El fin de la guerra le dio la esperanza de una reunión familiar, cosa que no sucedió; sin embargo, el dolor estaba dormido, hasta que despertó de golpe.
“Estudié Farmacia y me fui a trabajar en Venezuela, ahí conocí una mujer, me enamoré y me iba a casar, entonces vine a Quito a ver unos papeles, mi tío seguía viviendo su infelicidad con la rusa, estaba viejo y me entregó una carta de mi madre y mi tía. Ellas escribieron en Auschwitz y la cosieron al forro de un abrigo, ahora la tenía yo. El miedo de leerla me hizo caminar sin rumbo, llegué hasta el redondel detrás del hotel Quito, allí la leí, fue un 10 de agosto, el día en que se me rompió el alma. Volví a Venezuela, terminé con mi novia, no podía casarme con tanto dolor a cuestas”.
En la carta las mujeres les contaban que el padre había muerto pocos días después de su viaje, que las llevaron a un campo de exterminio, que los nazis las violaban, las vejaban sin piedad. Ellas contaban su dolor y su esperanza. Ellas, sin querer, le rompieron el alma.
Pocas personas me han dado tanto, me han enriquecido tanto poniendo mi mundo patas arriba. Mucho de lo que siento y pienso es gracias a él, a sus órdenes y frases lapidarias: ¡Regálese un psicoanálisis, usted tonta no es!

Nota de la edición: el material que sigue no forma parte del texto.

--- config.mk ---
export PLATFORM = sky130hd
export DESIGN_NAME = escape_time_fixed_point
export DESIGN_NICKNAME = d
export VERILOG_FILES = /design/src/rtl/esc_pkg.sv /design/src/rtl/esc_datapath.sv /design/src/rtl/esc_ctrl.sv /design/src/rtl/escape_time_fixed_point.sv
export SDC_FILE = /design/constraint.sdc
export NUM_CORES = 2
export LEC_CHECK = 0
export ABC_CLOCK_PERIOD_IN_PS = 9200
export BUFFER_PORTS_ARGS = -buffer_cell sky130_fd_sc_hd__buf_2
export CAP_MARGIN = 20
export CORE_AREA = 2 2 529 531
export CTS_BUF_LIST = sky130_fd_sc_hd__clkbuf_4 sky130_fd_sc_hd__clkbuf_8 sky130_fd_sc_hd__clkbuf_16
export CTS_CLUSTER_DIAMETER = 150
export DETAILED_ROUTE_END_ITERATION = 8
export DIE_AREA = 0 0 531 533
export PLACE_DENSITY = 0.49
export REMOVE_ABC_BUFFERS = 1
export SYNTH_ARGS = -nofsm -noshare
export SYNTH_HDL_FRONTEND = slang
export SYNTH_SLANG_ARGS = --single-unit
--- constraint.sdc ---
create_clock -name clk -period 9.2 [get_ports clk]
set_clock_uncertainty 0.05 [all_clocks]
set_input_delay 1.84 -clock clk [delete_from_list [all_inputs] [get_ports clk]]
set_output_delay 1.84 -clock clk [all_outputs]
set_load 0.02 [all_outputs]
$ cat src/tusm_pkg.sv
// Shared constants, controller states and control/status bundles for the matcher.
package tusm_pkg;

  // Default array sizes
  localparam int MaxWomenDef = 32;
  localparam int MaxMenDef   = 32;

  // Summed utility width and the mark left on a rejected pairing
  localparam int UtilW = 18;
  localparam logic signed [UtilW-1:0] Rejected = -18'sd10000;

  // Configuration register indexes
  localparam logic CfgNumWomen = 1'b0;
  localparam logic CfgNumMen   = 1'b1;

  typedef enum logic [3:0] {
    ST_IDLE,
    ST_SCAN,
    ST_TAIL,
    ST_PROP,
    ST_REJ,
    ST_CHECK,
    ST_OSCAN,
    ST_OTAIL,
    ST_EMIT
  } state_t;

  // Controller to datapath
  typedef struct packed {
    logic run_init;    // clear round counter, latch round limit
    logic round_init;  // drop held offers and reject flag
    logic round_inc;
    logic i_clr;
    logic i_inc;
    logic scan_issue;  // read one row entry, advance column
    logic prop;        // record proposal of current woman
    logic rej;         // reject step for current woman
    logic emit;        // drive one result beat
  } cmd_t;

  // Datapath to controller
  typedef struct packed {
    logic j_last;
    logic i_last;
    logic cont;
  } status_t;

endpackage

$ cat src/tusm_ctrl.sv
// Controller: sequences loading, proposal/rejection rounds and result beats.
module tusm_ctrl (
  input  logic                clk,
  input  logic                rst_n,
  input  logic                start,
  input  logic                in_last_entry,
  input  tusm_pkg::status_t   status,
  output tusm_pkg::cmd_t      cmd,
  output logic                load_en,
  output logic                busy
);

  tusm_pkg::state_t state_r, state_nxt;
  logic accept;

  assign busy    = (state_r != tusm_pkg::ST_IDLE);
  assign accept  = start && !busy;
  assign load_en = accept;

  always_ff @(posedge clk) begin
    if (!rst_n) state_r <= tusm_pkg::ST_IDLE;
    else state_r <= state_nxt;
  end

  // Next state
  always_comb begin
    state_nxt = state_r;
    case (state_r)
      tusm_pkg::ST_IDLE:  if (accept && in_last_entry) state_nxt = tusm_pkg::ST_SCAN;
      tusm_pkg::ST_SCAN:  if (status.j_last) state_nxt = tusm_pkg::ST_TAIL;
      tusm_pkg::ST_TAIL:  state_nxt = tusm_pkg::ST_PROP;
      tusm_pkg::ST_PROP:  state_nxt = status.i_last ? tusm_pkg::ST_REJ : tusm_pkg::ST_SCAN;
      tusm_pkg::ST_REJ:   if (status.i_last) state_nxt = tusm_pkg::ST_CHECK;
      tusm_pkg::ST_CHECK: state_nxt = status.cont ? tusm_pkg::ST_SCAN : tusm_pkg::ST_OSCAN;
      tusm_pkg::ST_OSCAN: if (status.j_last) state_nxt = tusm_pkg::ST_OTAIL;
      tusm_pkg::ST_OTAIL: state_nxt = tusm_pkg::ST_EMIT;
      tusm_pkg::ST_EMIT:  state_nxt = status.i_last ? tusm_pkg::ST_IDLE : tusm_pkg::ST_OSCAN;
      default:            state_nxt = tusm_pkg::ST_IDLE;
    endcase
  end

  // Commands
  always_comb begin
    cmd = '0;
    case (state_r)
      tusm_pkg::ST_IDLE: begin
        if (accept && in_last_entry) begin
          cmd.run_init   = 1'b1;
          cmd.round_init = 1'b1;
          cmd.i_clr      = 1'b1;
        end
      end
      tusm_pkg::ST_SCAN, tusm_pkg::ST_OSCAN: cmd.scan_issue = 1'b1;
      tusm_pkg::ST_PROP: begin
        cmd.prop  = 1'b1;
        cmd.i_clr = status.i_last;
        cmd.i_inc = !status.i_last;
      end
      tusm_pkg::ST_REJ: begin
        cmd.rej   = 1'b1;
        cmd.i_clr = status.i_last;
        cmd.i_inc = !status.i_last;
      end
      tusm_pkg::ST_CHECK: begin
        cmd.round_init = status.cont;
        cmd.round_inc  = status.cont;
      end
      tusm_pkg::ST_EMIT: begin
        cmd.emit  = 1'b1;
        cmd.i_clr = status.i_last;
        cmd.i_inc = !status.i_last;
      end
      default: ;
    endcase
  end

endmodule

$ cat config.mk
export PLATFORM = sky130hd
export DESIGN_NAME = tusm_ctrl
export DESIGN_NICKNAME = d
export VERILOG_FILES = /design/src/tusm_pkg.sv /design/src/tusm_ctrl.sv
export SDC_FILE = /design/constraint.sdc
export NUM_CORES = 1
export LEC_CHECK = 0
export BUFFER_PORTS_ARGS = -buffer_cell sky130_fd_sc_hd__buf_2
export CORE_MARGIN = 4
export CORE_UTILIZATION = 35
export CTS_CLUSTER_DIAMETER = 100
export DETAILED_ROUTE_END_ITERATION = 8
export HOLD_SLACK_MARGIN = 0.03
export PLACE_DENSITY = 0.61
export SYNTH_ARGS = -nofsm -noshare
export SYNTH_HDL_FRONTEND = slang
export SYNTH_SLANG_ARGS = --single-unit
export TNS_END_PERCENT = 5
$ cat constraint.sdc
create_clock -name clk -period 1.65 [get_ports clk]
set_clock_uncertainty 0.2 [all_clocks]
set_input_delay 0.0825 -clock clk [delete_from_list [all_inputs] [get_ports clk]]
set_output_delay 0.0825 -clock clk [all_outputs]
set_load 0.005 [all_outputs]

Usted y yo no somos amigos, porque amigo es aquel con quien uno pone a prueba la amistad, y entre usted y yo nunca ha habido ni un sí ni un no.
Volvió a Europa hace más de veinte años, a veces recibía sus cartas ilegibles, hace un tiempo lo llamé, me regalé una larga llamada sin saber que sería la última.